A team of UK based researchers, known as the ENIGMA Project, has developed a novel method for assessing human/pathogen interactions in the natural environment, using citizen scientists wearing boot socks over their shoes during walks in the countryside.

The ENIGMA project is a large collaborative programme of research taking place across the UK led by Professor Sarah O’Brien from the University of Liverpool’s Institute of Psychology, Health and Society.

The most common bacterial cause of diarrhoeal disease in the developed world is Campylobacter. There were approximately 700,000 cases in the UK in 2010 with around 200 deaths. The current annual UK cost of acute Campylobacter infection is around £600 million, exceeding that from Salmonella, Listeria and E. coli O157 combined.

Seasonal

Campylobacter in people is very seasonal. Disease increases sharply in late spring, reaching a peak in early summer. However, this varies in different areas of the country. In North West England the seasonal peak is very pronounced, but is less so in East Anglia. To investigate this marked difference the researchers looked for Campylobacter in the environment in various rural settings to see whether or not the landscape is a direct source of human exposure to Campylobacter.

Once every three weeks for 16 months, and more frequently in the springtime, a group of 60 volunteers put a sock on the outside of one shoe and went for 2.5-mile walks in two regions of the UK, the livestock-dominated North West, and East Anglia, much of which is devoted to cropland.

Then, wearing gloves, the walkers peeled the socks off their feet, placed the dirty garments in biohazard bags and mailed the socks to laboratories run by Public Health England and the University of Liverpool.

Almost half of the socks examined tested positive for Campylobacter.

These socks were crucial components in the first outdoor survey of its kind — an attempt to gauge the wild population of campylobacter microbes using the feet of citizen scientists. The results of the study have been published in the journal Applied and Environmental Microbiology.

Livestock

As measured on boot socks, Campylobacter was more prevalent in livestock-dominated North West than in East Anglia (55.8% of socks, vs 38.6%). Campylobacter peaked during winter in both regions, and peaked again in spring in North West. Precipitation was associated with greater Campylobacter, and higher temperatures with less.

According to the report the results are consistent with our understanding of Campylobacter survival and the probability of material adhering to boot socks.

C. jejuni was the most commonly found species, with C. coli largely restricted to the livestock dominated North West, according to the report. Source attribution analysis suggested that the major source of C. jejuni was sheep in North West, and wild birds in East Anglia.

Interventions

Professor Sarah O’Brien, said: “The transmission pathways for 50% of human cases of Campylobacter are unknown.  Around 40% of cases occur during the ‘spring peak’. Yet the relative roles of environmental and food pathways, and their interaction, in this seasonal emergence are poorly understood, if at all.

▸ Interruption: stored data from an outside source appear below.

===== src/rtl/fp_align_stage.sv =====
// Alignment front end of the single-precision FP add/sub: unpack, magnitude compare, sticky shift.
// Optional macro FP_ALIGN_DENORM_EN treats exponent-0 operands as subnormal instead of zero.
module fp_align_stage #(
   parameter int unsigned EXP_W = 8,
   parameter int unsigned MAN_W = 23,
   parameter int unsigned GRS_W = 3
) (
   input  logic                     clk,
   input  logic                     rst_n,
   input  logic [EXP_W+MAN_W:0]     op1,
   input  logic [EXP_W+MAN_W:0]     op2,
   input  logic                     opcode_in,
   input  logic                     in_valid,
   output logic                     in_ready,
   output logic                     out_valid,
   input  logic                     out_ready,
   output logic                     swap,
   output logic                     sign1_out,
   output logic                     sign2_out,
   output logic                     opcode_out,
   output logic [EXP_W-1:0]         exp_large,
   output logic [MAN_W+GRS_W:0]     mant_large,
   output logic [MAN_W+GRS_W:0]     mant_small
);

   localparam int unsigned SIG_W = MAN_W + 1;
   localparam int unsigned EXT_W = SIG_W + GRS_W;

   logic adv1, adv2, acc1;

   // Unpacked operands
   logic [EXP_W-1:0] e1, e2;
   logic [SIG_W-1:0] sig1, sig2;
   logic             swap_c;
   logic [EXP_W-1:0] diff_c;

   // Stage 1 state
   logic             s1_valid;
   logic             s1_swap;
   logic             s1_sign1;
   logic             s1_sign2;
   logic             s1_opcode;
   logic [EXP_W-1:0] s1_exp_large;
   logic [EXP_W-1:0] s1_diff;
   logic [SIG_W-1:0] s1_sig_large;
   logic [SIG_W-1:0] s1_sig_small;

   // Stage 2 shifter
   logic [EXT_W-1:0] ext;
   logic [EXT_W-1:0] shifted;
   logic [EXT_W-1:0] lost_mask;
   logic [EXT_W-1:0] small_c;

   assign adv2     = !out_valid || out_ready;
   assign adv1     = !s1_valid || adv2;
   assign in_ready = adv1;
   assign acc1     = in_valid && adv1;

   always_comb begin
      e1   = op1[MAN_W +: EXP_W];
      e2   = op2[MAN_W +: EXP_W];
      sig1 = {1'b1, op1[MAN_W-1:0]};
      sig2 = {1'b1, op2[MAN_W-1:0]};
`ifdef FP_ALIGN_DENORM_EN
      // Subnormals sit at effective exponent 1 with no hidden bit.
      if (op1[MAN_W +: EXP_W] == '0) begin
         e1   = EXP_W'(1);
         sig1 = {1'b0, op1[MAN_W-1:0]};
      end
      if (op2[MAN_W +: EXP_W] == '0) begin
         e2   = EXP_W'(1);
         sig2 = {1'b0, op2[MAN_W-1:0]};
      end
`else
      if (op1[MAN_W +: EXP_W] == '0) begin
         sig1 = '0;
      end
      if (op2[MAN_W +: EXP_W] == '0) begin
         sig2 = '0;
      end
`endif
      swap_c = (e2 > e1) || ((e2 == e1) && (sig2 > sig1));
      diff_c = swap_c ? (e2 - e1) : (e1 - e2);
   end

   always_ff @(posedge clk or negedge rst_n) begin
      if (!rst_n) begin
         s1_valid     <= 1'b0;
         s1_swap      <= 1'b0;
         s1_sign1     <= 1'b0;
         s1_sign2     <= 1'b0;
         s1_opcode    <= 1'b0;
         s1_exp_large <= '0;
         s1_diff      <= '0;
         s1_sig_large <= '0;
         s1_sig_small <= '0;
      end else begin
         if (adv1) begin
            s1_valid <= in_valid;
         end
         if (acc1) begin
            s1_swap      <= swap_c;
            s1_sign1     <= op1[EXP_W+MAN_W];
            s1_sign2     <= op2[EXP_W+MAN_W];
            s1_opcode    <= opcode_in;
            s1_exp_large <= swap_c ? e2 : e1;
            s1_diff      <= diff_c;
            s1_sig_large <= swap_c ? sig2 : sig1;
            s1_sig_small <= swap_c ? sig1 : sig2;
         end
      end
   end

   always_comb begin
      ext       = {s1_sig_small, {GRS_W{1'b0}}};
      shifted   = ext >> s1_diff;
      lost_mask = ~({EXT_W{1'b1}} << s1_diff);
      if (32'(s1_diff) >= EXT_W) begin
         small_c = {{(EXT_W-1){1'b0}}, |s1_sig_small};
      end else begin
         small_c = shifted | EXT_W'(|(ext & lost_mask));
      end
   end

   always_ff @(posedge clk or negedge rst_n) begin
      if (!rst_n) begin
         out_valid  <= 1'b0;
         swap       <= 1'b0;
         sign1_out  <= 1'b0;
         sign2_out  <= 1'b0;
         opcode_out <= 1'b0;
         exp_large  <= '0;
         mant_large <= '0;
         mant_small <= '0;
      end else begin
         if (adv2) begin
            out_valid <= s1_valid;
         end
         if (adv2 && s1_valid) begin
            swap       <= s1_swap;
            sign1_out  <= s1_sign1;
            sign2_out  <= s1_sign2;
            opcode_out <= s1_opcode;
            exp_large  <= s1_exp_large;
            mant_large <= {s1_sig_large, {GRS_W{1'b0}}};
            mant_small <= small_c;
         end
      end
   end

endmodule


===== config.mk =====
export PLATFORM = sky130hd
export DESIGN_NAME = fp_align_stage
export DESIGN_NICKNAME = d
export VERILOG_FILES = /design/src/rtl/fp_align_stage.sv
export SDC_FILE = /design/constraint.sdc
export NUM_CORES = 1
export LEC_CHECK = 0
export CORE_MARGIN = 2
export CORE_UTILIZATION = 45
export CTS_CLUSTER_DIAMETER = 150
export DETAILED_ROUTE_END_ITERATION = 8
export MAX_ROUTING_LAYER = met4
export PLACE_DENSITY = 0.72
export SYNTH_ARGS = -nofsm -noshare
export SYNTH_HDL_FRONTEND = slang
export SYNTH_SLANG_ARGS = --single-unit

===== constraint.sdc =====
create_clock -name clk -period 2.3 [get_ports clk]
set_input_delay 0.46 -clock clk [delete_from_list [all_inputs] [get_ports clk]]
set_output_delay 0.46 -clock clk [all_outputs]
set_load 0.005 [all_outputs]

# ---- Word-level counts from Yosys, hierarchy flattened
# Index checks and enable logic that the tools add are counted.
dict set report word_totals {
  register_bits 133
  latchBits 0
  ram_bits 0
  rom_bits 0
  in_bits 69
  output_inout_bits 68
  wordCells 47
  mem_count 0
}
dict set report classes {
  addsub 2
  n_mul 0
  div 0
  magnitude_cmp 3
  eq_ne 1
  n_shift 2
  n_mux 7
  n_bitwise 3
  reduce_logical 12
}
# operator count
set ops {}
lappend ops {{two-way mux 24 bit} 4}
lappend ops {{AND 27 bit} 1}
lappend ops {{two-way mux 27 bit} 1}
lappend ops {{inverter 27 bit} 1}
lappend ops {{OR 27 x 1 -> 27 bit} 1}
lappend ops {{OR reduction 27 bit} 1}
lappend ops {{<< shifter 27 x 8 -> 27 bit (first input constant)} 1}
lappend ops {{>> shifter 27 x 8 -> 27 bit} 1}
lappend ops {{greater-than comparator 24 bit} 1}
lappend ops {{OR reduction 24 bit} 1}
lappend ops {{logical NOT 8 bit} 2}
lappend ops {{two-way mux 8 bit} 2}
lappend ops {{subtractor 8 bit} 2}
lappend ops {{== test 8 bit} 1}
lappend ops {{>= comparator 8 x 5 -> 1 bit (second input constant)} 1}
lappend ops {{greater-than comparator 8 bit} 1}
lappend ops {{logical AND 1 bit} 3}
lappend ops {{logical OR 1 bit} 3}
lappend ops {{logical NOT 1 bit} 2}

# ---- Longest topological paths before layout
dict set report depth {
  depth_word 6
  mapped_depth 15
  ltp_nobuf 12
}

# ---- Worst setup path before layout
# OpenSTA, ideal clock, no wires.
dict set report synth_timing {
  path_type {input port to flip-flop}
  startpoint {in op2[29]}
  endpoint {reg s1_diff[2]}
  setup_ps 82
  t_arrival_ps 3595
  required_ps 2218
  path_slack_ps -1376
  cell_stages 13
  path_buffers 2
  cell_sequence {nor4_1 nand2_1 clkbuf_1 and2_1 ha_1 a21o_1 a2111oi_0 a211oi_1 or4_4 buf_6 and3_2 or3_1 a31oi_1}
}
dict set report synth_between {
  elab_chain_len 6
  word_cells_on_any_way 8
  classes_between {order compare: 2; eq/ne: 1; mux: 2; reduce/logical: 3}
}
# item line_no
set synth_lines {}
lappend synth_lines {{start: declaration} 11} ;# input logic [EXP_W+MAN_W:0] op2,
lappend synth_lines {{logical NOT 8 bit} 78} ;# if (op2[MAN_W +: EXP_W] == '0) begin
lappend synth_lines {{two-way mux 24 bit} 78}
lappend synth_lines {{greater-than comparator 24 bit} 82} ;# swap_c = (e2 > e1) || ((e2 == e1) && (sig2 > sig1));
lappend synth_lines {{logical AND 1 bit} 82}
lappend synth_lines {{logical OR 1 bit *} 82}
lappend synth_lines {{two-way mux 8 bit *} 83} ;# diff_c = swap_c ? (e2 - e1) : (e1 - e2);
lappend synth_lines {{end signal: assignment} 107} ;# s1_diff <= diff_c;
lappend synth_lines {{end: declaration} 44} ;# logic [EXP_W-1:0] s1_diff;
# Mark *: on every way between the ends. The rest lies on a longest branch, timed or not.
# A chain may end at the register's enable or synchronous reset.

# ---- Worst setup path in the final report
dict set report layout_timing {
  startpoint {in op1[29]}
  endpoint {reg s1_sig_large[21]}
}
dict set report layout_between {
  elab_chain_len 6
  word_cells_on_any_way 8
  classes_between {order compare: 2; eq/ne: 1; mux: 2; reduce/logical: 3}
}
# item line_no
set layout_lines {}
lappend layout_lines {{start: declaration} 10} ;# input logic [EXP_W+MAN_W:0] op1,
lappend layout_lines {{logical NOT 8 bit} 75} ;# if (op1[MAN_W +: EXP_W] == '0) begin
lappend layout_lines {{two-way mux 24 bit} 75}
lappend layout_lines {{greater-than comparator 24 bit} 82}
lappend layout_lines {{logical AND 1 bit} 82}
lappend layout_lines {{logical OR 1 bit} 82}
lappend layout_lines {{two-way mux 24 bit *} 108} ;# s1_sig_large <= swap_c ? sig2 : sig1;
lappend layout_lines {{end signal: assignment} 108}
lappend layout_lines {{end: declaration} 45} ;# logic [SIG_W-1:0] s1_sig_large;
# Marked as above.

“Generally, food is often a source of Campylobacter in humans but food alone cannot explain all the cases occurring in the population. This study has helped us examine other potential causes of how the disease is contracted.

“Ultimately, this research could lead to interventions to reduce the disease risk to humans.”

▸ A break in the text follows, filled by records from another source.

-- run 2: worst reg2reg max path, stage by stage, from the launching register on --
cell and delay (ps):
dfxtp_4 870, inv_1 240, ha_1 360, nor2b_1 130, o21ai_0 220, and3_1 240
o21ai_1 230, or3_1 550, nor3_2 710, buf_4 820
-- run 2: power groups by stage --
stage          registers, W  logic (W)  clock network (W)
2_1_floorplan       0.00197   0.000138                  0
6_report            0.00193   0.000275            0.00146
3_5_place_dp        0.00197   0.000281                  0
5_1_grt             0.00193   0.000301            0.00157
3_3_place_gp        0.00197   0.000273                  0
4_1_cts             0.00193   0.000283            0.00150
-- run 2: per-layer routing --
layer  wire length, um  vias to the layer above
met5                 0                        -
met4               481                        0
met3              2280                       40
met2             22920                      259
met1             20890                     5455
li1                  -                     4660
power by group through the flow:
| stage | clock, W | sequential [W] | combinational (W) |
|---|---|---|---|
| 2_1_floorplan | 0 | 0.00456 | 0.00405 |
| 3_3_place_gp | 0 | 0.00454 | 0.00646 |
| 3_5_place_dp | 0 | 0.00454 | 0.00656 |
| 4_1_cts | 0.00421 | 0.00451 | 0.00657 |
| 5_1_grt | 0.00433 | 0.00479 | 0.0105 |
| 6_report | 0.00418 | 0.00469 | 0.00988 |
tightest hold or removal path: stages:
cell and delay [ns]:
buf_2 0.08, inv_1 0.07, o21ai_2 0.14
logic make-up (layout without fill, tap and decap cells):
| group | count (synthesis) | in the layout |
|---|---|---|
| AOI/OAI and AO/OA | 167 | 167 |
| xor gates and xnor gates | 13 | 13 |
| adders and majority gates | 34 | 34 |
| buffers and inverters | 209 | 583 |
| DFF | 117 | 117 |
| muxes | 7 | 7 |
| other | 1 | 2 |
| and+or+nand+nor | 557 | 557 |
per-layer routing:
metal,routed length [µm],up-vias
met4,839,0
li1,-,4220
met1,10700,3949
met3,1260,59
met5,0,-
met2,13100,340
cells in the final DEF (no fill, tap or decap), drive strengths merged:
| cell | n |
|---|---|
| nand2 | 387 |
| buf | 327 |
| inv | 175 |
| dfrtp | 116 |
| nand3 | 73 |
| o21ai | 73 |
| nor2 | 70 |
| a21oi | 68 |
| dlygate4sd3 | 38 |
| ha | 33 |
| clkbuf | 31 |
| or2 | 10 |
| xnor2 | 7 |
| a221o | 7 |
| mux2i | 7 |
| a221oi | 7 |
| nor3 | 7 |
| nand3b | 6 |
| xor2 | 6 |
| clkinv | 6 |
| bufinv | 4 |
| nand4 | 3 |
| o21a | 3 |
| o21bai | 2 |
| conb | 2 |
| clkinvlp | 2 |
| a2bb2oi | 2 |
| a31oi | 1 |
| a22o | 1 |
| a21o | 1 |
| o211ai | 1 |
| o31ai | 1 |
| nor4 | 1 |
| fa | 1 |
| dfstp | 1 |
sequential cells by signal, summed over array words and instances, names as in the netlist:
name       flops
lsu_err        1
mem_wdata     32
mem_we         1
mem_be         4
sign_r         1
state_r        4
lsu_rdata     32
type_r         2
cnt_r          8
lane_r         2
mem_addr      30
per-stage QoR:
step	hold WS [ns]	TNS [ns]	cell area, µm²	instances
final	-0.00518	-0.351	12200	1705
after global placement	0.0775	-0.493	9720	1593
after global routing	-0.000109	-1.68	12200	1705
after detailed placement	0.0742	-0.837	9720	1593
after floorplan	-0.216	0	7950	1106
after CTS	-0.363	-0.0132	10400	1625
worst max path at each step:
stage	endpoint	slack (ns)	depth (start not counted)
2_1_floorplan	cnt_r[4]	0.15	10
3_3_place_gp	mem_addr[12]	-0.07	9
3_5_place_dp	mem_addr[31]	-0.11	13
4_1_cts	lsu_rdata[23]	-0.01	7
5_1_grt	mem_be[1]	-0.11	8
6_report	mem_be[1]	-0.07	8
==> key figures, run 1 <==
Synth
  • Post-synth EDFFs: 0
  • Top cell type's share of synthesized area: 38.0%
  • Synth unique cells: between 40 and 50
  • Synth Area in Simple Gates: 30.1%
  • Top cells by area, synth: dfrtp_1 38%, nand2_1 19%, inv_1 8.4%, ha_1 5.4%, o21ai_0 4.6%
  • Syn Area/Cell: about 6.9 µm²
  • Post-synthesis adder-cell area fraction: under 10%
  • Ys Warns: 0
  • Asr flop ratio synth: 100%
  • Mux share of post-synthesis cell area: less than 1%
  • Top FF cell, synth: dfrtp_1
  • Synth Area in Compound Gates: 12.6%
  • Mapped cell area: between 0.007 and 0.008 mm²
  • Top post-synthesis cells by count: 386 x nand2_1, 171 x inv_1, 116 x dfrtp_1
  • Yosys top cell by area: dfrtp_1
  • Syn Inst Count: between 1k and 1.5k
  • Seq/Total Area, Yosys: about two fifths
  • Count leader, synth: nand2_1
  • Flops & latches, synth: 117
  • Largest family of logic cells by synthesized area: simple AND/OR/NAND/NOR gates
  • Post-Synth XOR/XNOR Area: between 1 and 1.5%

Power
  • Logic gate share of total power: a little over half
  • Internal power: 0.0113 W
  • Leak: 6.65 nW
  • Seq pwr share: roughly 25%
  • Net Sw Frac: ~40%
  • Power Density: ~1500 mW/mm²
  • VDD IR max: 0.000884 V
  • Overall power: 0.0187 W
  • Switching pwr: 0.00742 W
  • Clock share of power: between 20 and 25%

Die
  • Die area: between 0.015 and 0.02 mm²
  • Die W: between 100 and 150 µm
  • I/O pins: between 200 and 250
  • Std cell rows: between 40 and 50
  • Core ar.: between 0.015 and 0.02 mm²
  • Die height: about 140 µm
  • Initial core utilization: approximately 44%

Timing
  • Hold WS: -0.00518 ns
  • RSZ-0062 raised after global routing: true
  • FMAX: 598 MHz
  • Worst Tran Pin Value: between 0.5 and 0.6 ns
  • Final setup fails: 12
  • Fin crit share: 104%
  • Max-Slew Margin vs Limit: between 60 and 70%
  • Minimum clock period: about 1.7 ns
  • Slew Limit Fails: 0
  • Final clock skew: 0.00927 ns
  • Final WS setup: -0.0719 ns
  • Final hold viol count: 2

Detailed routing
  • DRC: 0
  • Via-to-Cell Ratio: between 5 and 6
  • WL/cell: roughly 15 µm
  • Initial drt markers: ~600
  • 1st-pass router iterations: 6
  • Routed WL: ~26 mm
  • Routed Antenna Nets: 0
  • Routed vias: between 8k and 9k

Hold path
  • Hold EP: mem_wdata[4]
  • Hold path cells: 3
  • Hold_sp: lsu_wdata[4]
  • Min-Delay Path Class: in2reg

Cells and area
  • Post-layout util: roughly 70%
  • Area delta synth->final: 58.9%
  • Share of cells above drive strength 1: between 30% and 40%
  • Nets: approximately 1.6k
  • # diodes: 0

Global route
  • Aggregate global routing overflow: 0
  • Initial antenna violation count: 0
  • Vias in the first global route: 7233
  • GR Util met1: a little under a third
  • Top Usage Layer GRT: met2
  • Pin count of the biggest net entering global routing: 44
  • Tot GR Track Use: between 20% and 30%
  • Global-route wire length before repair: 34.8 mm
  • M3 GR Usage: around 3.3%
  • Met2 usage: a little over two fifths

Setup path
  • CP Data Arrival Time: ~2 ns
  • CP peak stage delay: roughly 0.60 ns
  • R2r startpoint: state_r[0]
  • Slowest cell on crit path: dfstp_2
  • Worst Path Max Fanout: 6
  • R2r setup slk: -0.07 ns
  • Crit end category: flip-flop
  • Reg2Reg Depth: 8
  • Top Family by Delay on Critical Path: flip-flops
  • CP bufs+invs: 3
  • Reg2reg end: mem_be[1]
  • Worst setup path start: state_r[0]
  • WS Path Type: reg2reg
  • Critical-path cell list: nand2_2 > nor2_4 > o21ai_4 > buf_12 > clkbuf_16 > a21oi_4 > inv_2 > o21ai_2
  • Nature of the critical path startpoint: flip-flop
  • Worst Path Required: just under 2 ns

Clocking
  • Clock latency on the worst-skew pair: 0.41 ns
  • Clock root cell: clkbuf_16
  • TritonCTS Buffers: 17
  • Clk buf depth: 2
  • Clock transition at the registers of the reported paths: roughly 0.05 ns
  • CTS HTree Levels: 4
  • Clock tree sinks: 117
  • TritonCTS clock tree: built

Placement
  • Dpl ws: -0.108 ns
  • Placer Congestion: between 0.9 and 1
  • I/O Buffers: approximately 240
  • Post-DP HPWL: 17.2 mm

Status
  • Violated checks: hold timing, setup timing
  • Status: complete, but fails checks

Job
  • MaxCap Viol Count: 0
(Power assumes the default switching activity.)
### src/rtl/logic_unit_pipe.sv
// WIDTH-bit bitwise logic unit with one registered output stage, result flags,
// an accumulator that can stand in for operand A, and an accepted-transaction counter.
module logic_unit_pipe #(
    parameter int WIDTH = 8,
    parameter int CNT_W = 8
) (
    input logic                clk,
    input logic                rst,
    logic_unit_pipe_if.slave   bus
);
    logic [WIDTH-1:0] f_q, f_d;
    logic [WIDTH-1:0] acc_q, acc_d;
    logic [CNT_W-1:0] count_q, count_d;
    logic             out_valid_q, out_valid_d;
    logic             zero_q, zero_d;
    logic             ones_q, ones_d;
    logic             parity_q, parity_d;

    logic             in_ready;
    logic             accept;
    logic [WIDTH-1:0] op_a;
    logic [WIDTH-1:0] result;

    assign in_ready = !out_valid_q || bus.out_ready;
    assign accept   = bus.in_valid && in_ready;

    // A clear that coincides with an accumulate uses zero as operand A.
    assign op_a = bus.acc_en ? (bus.acc_clr ? '0 : acc_q) : bus.A;

    always_comb begin
        result = '0;
        case (bus.op)
            3'b000:  result = op_a & bus.B;
            3'b001:  result = op_a | bus.B;
            3'b010:  result = op_a ^ bus.B;
            3'b011:  result = ~(op_a & bus.B);
            3'b100:  result = ~(op_a | bus.B);
            3'b101:  result = ~(op_a ^ bus.B);
            3'b110:  result = ~op_a;
            default: result = bus.B;
        endcase
    end

    always_comb begin
        f_d         = f_q;
        out_valid_d = out_valid_q;
        zero_d      = zero_q;
        ones_d      = ones_q;
        parity_d    = parity_q;
        count_d     = count_q;
        acc_d       = acc_q;
        if (accept) begin
            f_d         = result;
            out_valid_d = 1'b1;
            zero_d      = (result == '0);
            ones_d      = &result;
            parity_d    = ^result;
            count_d     = count_q + CNT_W'(1);
        end else if (out_valid_q && bus.out_ready) begin
            out_valid_d = 1'b0;
        end
        if (accept && bus.acc_en) begin
            acc_d = result;
        end else if (bus.acc_clr) begin
            acc_d = '0;
        end
    end

    always_ff @(posedge clk or posedge rst) begin
        if (rst) begin
            f_q         <= '0;
            out_valid_q <= 1'b0;
            zero_q      <= 1'b0;
            ones_q      <= 1'b0;
            parity_q    <= 1'b0;
            count_q     <= '0;
            acc_q       <= '0;
        end else begin
            f_q         <= f_d;
            out_valid_q <= out_valid_d;
            zero_q      <= zero_d;
            ones_q      <= ones_d;
            parity_q    <= parity_d;
            count_q     <= count_d;
            acc_q       <= acc_d;
        end
    end

    assign bus.in_ready  = in_ready;
    assign bus.F         = f_q;
    assign bus.out_valid = out_valid_q;
    assign bus.zero      = zero_q;
    assign bus.ones      = ones_q;
    assign bus.parity    = parity_q;
    assign bus.acc       = acc_q;
    assign bus.count     = count_q;
endmodule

The full paper, entitled ‘A novel sampling method for assessing human-pathogen interactions in the natural environment using boot socks and citizen scientists, with an application to the seasonality of Campylobacter’, can be found here.

This research was funded by the Medical Research Council, Natural Environment Research Council, Economic and Social Research Council, Biotechnology and Biosciences Research Council and Food Standards Agency, through the Environmental & Social Ecology of Human Infectious Diseases Initiative (ESEI).